И вот уже минули медленные и снежные страстные дни, уже святили у царскосельских храмов куличи, пасхи и расписные праздничные яйца в корзинах с рушниками, но, к неописуемому удивлению Ахматовой, ни дерзкий охотник и путешественник Глан, ни, на худой конец, печальный, влюблённый и гениальный поэт Юханнес не возник около неё и близко – только Тюльпанова, забежав перед всенощной, сообщила, что окончательно укрощённый Дмитрий зовет её на бал, который устраивают у себя Гумилёвы. Приглашение распространялось и на подругу, так что верной Ахматовой в очередной раз выпадала почтенная роль дуэньи. Делать было нечего, хотя скрывалось в этом что-то обидное и несправедливое, и Ахматова, безнадёжно опаздывая, как обычно, к пасхальной службе (домашние без особого почтения относились к православному обиходу) даже не замечала, погрузившись в горестные размышления, как прямо к ней навстречу, сквозь весенний мороз и пургу, уже несётся, нарастая в вышине, первый воскресный благовест колоколов собора Св. Екатерины:

Христос воскресе из мертвых, смертию смерть поправ,
И сущим во гробех живот даровав!

О семействе Гумилёвых, появившемся в Царском Селе в прошлом году, все говорили с почтением. Были они тут не чужими: в 1880-х отставной кронштадтский военный врач, статский советник Степан Яковлевич Гумилёв приобрёл царскосельский особняк на Московской улице, но в середине 1890-х уступил его своему приятелю, старшему врачу Кирасирского полка В. А. Бритневу, а сам с семьёй перебрался в Петербург. Позже несколько лет Гумилёвы жили в Тифлисе – то ли по необходимости гражданской службы Степана Яковлевича, имевшего прибыльную должность в "Северном страховом обществе", то ли по слабости здоровья сына Дмитрия, которому врачи грозили чахоткой. Так или иначе, но в 1903-м Гумилёвы вновь обосновались в Царском Селе. Глава семейства, страдавший ревматизмом, окончательно удалился на покой, а двое его сыновей выросли, окрепли и предуготовлялись для столичной гражданской или военной карьеры. Тогда же с отцовской семьёй воссоединилась и рано овдовевшая дочь Степана Яковлевича от первого его брака – Шурочка Сверчкова с потомством. В Царском Селе Гумилёвы устроилось основательно, сняв, на первое время, целиком большой дом в самом центре города. Сыновья были отданы под крыло И. Ф. Анненского в Николаевскую гимназию, а деловитая и строгая Сверчкова сама стала учительствовать в дорогой частной школе, недавно открытой в Царском Еленой Левицкой, энтузиасткой английской системы совместного обучения детей.
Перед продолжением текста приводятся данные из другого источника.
Context: an optimization exercise on an open-source flow, tuned for small area. The choices shown serve that exercise and are no tape-out recipe.
The RTL was checked by simulation tests, not by an equivalence proof against the original design.
Power figures rest on the tool's default switching activity, not on a simulated workload.

## design/flow/config.mk

```make
export PLATFORM = sky130hd
export DESIGN_NAME = mbus_ascii_core
export DESIGN_NICKNAME = mbus_ascii_core
export VERILOG_FILES = /design/flow/design.v
export SDC_FILE = /design/flow/constraint.sdc
export NUM_CORES = 4
export LEC_CHECK = 0
export ABC_AREA = 1
export CAP_MARGIN = 20
export CORE_MARGIN = 2
export CORE_UTILIZATION = 40
export PLACE_DENSITY = 0.6
export SLEW_MARGIN = 20
```

## design/flow/constraint.sdc

```tcl
create_clock -name core_clock -period 10.0 [get_ports {clk}]
set_input_delay 2.0000 -clock core_clock [delete_from_list [all_inputs] [get_ports {clk}]]
set_output_delay 2.0000 -clock core_clock [all_outputs]
set_load 0.01 [all_outputs]
```
This design comes from an exercise in tuning for small area on the open sky130 flow, not from production work.
Power figures rest on the tool's default switching activity, not on a simulated workload.

==> flow/design.v (excerpt) <==
module mcar_timer (
    input  wire        clk,
    input  wire        rst,         
    input  wire [39:0] cmd,
    input  wire        cmd_valid,
    input  wire        tick,        
    input  wire [7:0]  flag0,       
    input  wire [7:0]  flag1,       
    output wire        busy,
    output wire [7:0]  result,
    output wire [7:0]  fault,
    output wire [5:0]  pin_dir,
    output wire [5:0]  pin_out,
    output wire [7:0]  cb_out,
    output reg         cb_strobe
);
clock: 14.0 ns
lec_check: 0
cap_margin: 20
core_margin: 2
core_utilization: 40
slew_margin: 20
standard.sh (not shown) runs the stock make flow with config.mk's settings and CLKGATE_MAP_FILE= SYNTH_SCRIPT=/design/flow/synth_recipe.tcl, a recipe that flattens the netlist after the stock synthesis.
==> flow/flow/run.sh <==
#!/bin/bash
# Standard ORFS layout (the standard.sh, standard synthesis unchanged) with two
# changes: the port buffers use the smallest buffer cell, and CTS builds a small tree
# (one sink cluster, clkbuf_8, no dummy loads).
set -euo pipefail
export BUFFER_PORTS_ARGS="-buffer_cell sky130_fd_sc_hd__buf_1"
export CTS_ARGS="-sink_clustering_enable -repair_clock_nets -dont_use_dummy_load -sink_clustering_size 100 -sink_clustering_max_diameter 500 -buf_list sky130_fd_sc_hd__clkbuf_8"
bash standard.sh finish > standard_flow.log 2>&1
Then changed:
--- a/flow/design.v
+++ b/flow/design.v
@@ -96,51 +96,49 @@
     wire        lo_zero = (m[11:0] == 12'd0);
     wire        m_zero  = lo_zero && (!stack_empty || m[21:12] == 10'd0);
     wire        short   = !stack_empty ||
                           ((m[21:6] == 16'd0) && (!m[5] || m[4:0] == 5'd0));
     wire [15:0] plan_n1 = (m_zero || !stack_empty) ? 16'd0 : s[27:12];
     wire        lo_n7   = (s[2:0] != 3'd7);
     wire [8:0]  qx;
     mt_add #(9) u_q (.a(s[11:3]), .b(~{7'd0, short & lo_n7, short ^ lo_n7}), .ci(1'b1), .s(qx));
     wire        q_zero  = m_zero || (!short && s[11:3] == 9'd0 && lo_n7);
     wire [7:0]  plan_q  = q_zero ? 8'd0 : qx[8:1];
-    wire        isr_step = !flt && ovf_pend;
+    wire [15:0] isr_inc;
     wire        isr_done_cnt;
+    mt_inc #(16) u_isr_inc (.a(isr_cnt), .ci(1'b1), .s(isr_inc), .co());
     mt_ge  #(16) u_isr_ge  (.a(isr_cnt), .b(need1), .ge(isr_done_cnt));
-    wire        isr_done  = isr_done_cnt || tflag_up;
-    wire        isr_clear = isr_step && isr_done;
-    wire [15:0] isr_inc;
-    mt_inc #(16) u_isr_inc (.a(isr_cnt), .ci(isr_step && !isr_done), .s(isr_inc), .co());
-    wire        poll_step = !flt && !ovf_pend && dpoll_act && t_tov;
     wire [15:0] poll_dec;
     wire        poll_zero;
-    mt_inc #(16) u_poll (.a(poll_left), .ci(poll_step), .s(poll_dec), .co(poll_zero));
+    mt_inc #(16) u_poll (.a(poll_left), .ci(1'b1), .s(poll_dec), .co(poll_zero));
     reg        n_run, n_toie, n_tov, n_pend, n_mstop, n_flt, n_pdir;
     reg        n_ena0, n_ena1, n_pwm, n_strobe;
     reg [7:0]  n_k, n_cb;
     reg [15:0] n_need1, n_isr_cnt, n_poll_left;
     reg [1:0]  n_tref, n_mref, n_res, n_ph;
     reg [3:0]  n_on;
     reg        n_dpoll, n_setdc, n_rot;
     reg        raise_fault, start;
     reg  [7:0] k_mux;
     reg        k_tick;
     wire [7:0] k_dec;
     wire       k_ovf;
     mt_inc #(8) u_k (.a(k_mux), .ci(k_tick), .s(k_dec), .co(k_ovf));
     always @(*) begin
         n_run       = t_run;
+        n_k         = t_k;
         n_toie      = t_toie;
         n_tov       = t_tov;
         n_pend      = ovf_pend;
         n_need1     = need1;
-        n_poll_left = poll_dec;
+        n_isr_cnt   = isr_cnt;
+        n_poll_left = poll_left;
         n_tref      = tref;
         n_mref      = mref;
         n_cb        = cb;
         n_mstop     = mstop;
         n_res       = res;
         n_flt       = flt;
         n_pdir      = pdir;
         n_ena0      = ena0;
         n_ena1      = ena1;
         n_pwm       = pwm;
@@ -150,26 +148,29 @@
         n_on        = on_ms;
         n_ph        = setdc_ph;
         n_rot       = rot_act;
         raise_fault = 1'b0;
         start       = 1'b0;
         k_mux       = t_k;
         k_tick      = 1'b0;
         if (flt) begin
         end else if (ovf_pend) begin
             n_pend = 1'b0;
-            if (isr_done) begin
+            if (isr_done_cnt || tflag_up) begin
+                n_isr_cnt = 16'd0;
                 n_run     = 1'b0;
                 if (cb == 8'd1)
                     n_mstop = 1'b1;
                 else if (cb != 8'd0)
                     n_strobe = 1'b1;
+            end else begin
+                n_isr_cnt = isr_inc;
             end
         end else begin
             if (stack_empty) begin
                 if (cmd_valid) begin
                     if (cmd_reserved) begin
                         n_res = 2'd1;
                     end else begin
                         case (op)
                             OP_CFGNM: begin
                                 if (arg[7:1] != 7'd0) begin
@@ -246,20 +247,22 @@
                         endcase
                     end
                 end
             end else if (dpoll_act) begin
                 if (t_tov) begin
                     n_tov = 1'b0;
                     if (poll_zero || tflag_up) begin
                         n_run   = 1'b0;
                         n_dpoll = 1'b0;
                         if (!setdc_act && !rot_act) n_res = 2'd0;
+                    end else begin
+                        n_poll_left = poll_dec;
                     end
                 end
             end else if (setdc_act) begin
                 case (setdc_ph)
                     S_TEST: begin
                         if (mref == 2'd0) begin
                             raise_fault = 1'b1;
                         end else if (!mstop && !mflag_up) begin
                             n_pwm = 1'b1;
                             n_ph  = S_ON;
@@ -283,32 +286,33 @@
                     end
                 endcase
             end else begin
                 n_ena0 = !ena0;
                 n_rot  = 1'b0;
                 n_res  = 2'd0;
             end
             if (start) begin
                 n_need1     = plan_n1;
                 n_poll_left = ~plan_n1;
-                k_mux       = ~plan_q;
+                n_k         = ~plan_q;
                 n_run       = 1'b1;
                 n_dpoll     = 1'b1;
             end
+            k_mux = n_k;
             k_tick = !raise_fault && tick && n_run;
             if (k_ovf) begin
                 n_tov = 1'b1;
                 if (t_toie) n_pend = 1'b1;
             end
+            n_k = k_dec;
         end
         if (raise_fault) n_flt = 1'b1;
-        n_k = k_dec;
     end
     always @(posedge clk) begin
         if (rst) begin
             t_run     <= 1'b0;
             t_toie    <= 1'b0;
             t_tov     <= 1'b0;
             ovf_pend  <= 1'b0;
             isr_cnt   <= 16'd0;
             tref      <= 2'd0;
             mref      <= 2'd0;
@@ -322,21 +326,21 @@
             pwm       <= 1'b0;
             cb_strobe <= 1'b0;
             dpoll_act <= 1'b0;
             setdc_act <= 1'b0;
             rot_act   <= 1'b0;
         end else begin
             t_run     <= n_run;
             t_toie    <= n_toie;
             t_tov     <= n_tov;
             ovf_pend  <= n_pend;
-            isr_cnt   <= isr_clear ? 16'd0 : isr_inc;
+            isr_cnt   <= n_isr_cnt;
             tref      <= n_tref;
             mref      <= n_mref;
             cb        <= n_cb;
             mstop     <= n_mstop;
             res       <= n_res;
             flt       <= n_flt;
             pdir      <= n_pdir;
             ena0      <= n_ena0;
             ena1      <= n_ena1;
             pwm       <= n_pwm;
After rerunning:
- design area is higher by a few percent
- final cell count is higher by a few percent
- sequential cell count stays the same
- global-route usage is lower by 0.17 points
- synthesized area is higher by a few percent
- clock skew barely changes
- via count is higher slightly
- combinational power is lower by a few percent
- fmax is about the same
No functional check of the RTL was part of any run of this note.

==> re-timing with driven ports <==
Ports are ideal in the flow. The routed layouts listed here were re-timed in OpenROAD. Step 1 assumes that a clkbuf_16 drives the clock port and a buf_2 every other input. Step 2 times the ports against the registers' clock, not the clock port: input delays grow and output delays shrink by t, the midpoint of the rising clock arrivals with the driver on. Slacks: ideal ports / drivers / drivers and shift; pairs: ideal ports / drivers.
| run | t (ns) | setup slack, ns | clock arrival spread, ns | worst data-port slew with drivers (ns) | cell pins on the clock port's net |
|---|---|---|---|---|---|
| the first run | 0.407 | 0.418 / 0.436 / 0.028 | 0.035 / 0.035 | 0.04 | 1 |
| the second run | 0.410 | 0.438 / 0.453 / 0.043 | 0.037 / 0.038 | 0.07 | 1 |
After both steps every run listed still meets setup and hold. For the second run, which loses most, drivers alone change the setup slack by +0.015 ns; drivers and shift together by -0.395 ns.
Семейство Степана Яковлевича Гумилёва знало разные времена, но всегда и везде производило впечатление стоявшего на ногах исключительно твёрдо. Сама фамилия, звучащая для знатоков латыни интригующе-странно – то ли "усмирённые", то ли "втоптанные в грязь", – красноречиво намекала на окружавшие род предания, уводившие в незапамятную, ветхую русскую средневековую старину. Шептались, что никакие они не Гумилёвы, а потомки неких несчастливых удельных князей, сокрушённых в жестокой борьбе между Москвой и Тверью и приговорённых московскими победителями носить во все времена новую фамилию как стальное неподвижное забрало. Тогда же пресеклась и родовая знатность Гумилёвых: всё их мужское потомство было призвано идти по стезе духовной. В этом легенда пересекалась с былью. Все обозримые предки Степана Яковлевича, действительно, предстояли у престолов разных храмов Рязанской губернии, только он, взбунтовавшись, отправился в Московский университет, стал медиком, служил на кораблях Балтийского флота. Вторая жена его, Анна Ивановна, урождённая Львова, вела род от тверских и курских помещиков. Тут были сплошь воители, три века сражавшиеся под знамёнами Москвы и Петербурга на суше и море – на Перекопе, под Азовом, Очаковом, Аустерлицем, Варной. Крепкая порода чувствовалась и в обоих братьях Гумилёвых, хотя Дмитрий был жизнерадостный красавец-атлет, а Николай имел черты неправильные, немного косил, склонялся к мечтательному одиночеству и, кажется, писал стихи. Жили все Гумилёвы дружно, открыто, хлебосольно, зажиточно, старших почитали, посты соблюдали, молились истово за Царя, Отечество и свой день насущный – в душевной простоте. Но простаками не были, знакомства заводили с разбором и знали себе цену.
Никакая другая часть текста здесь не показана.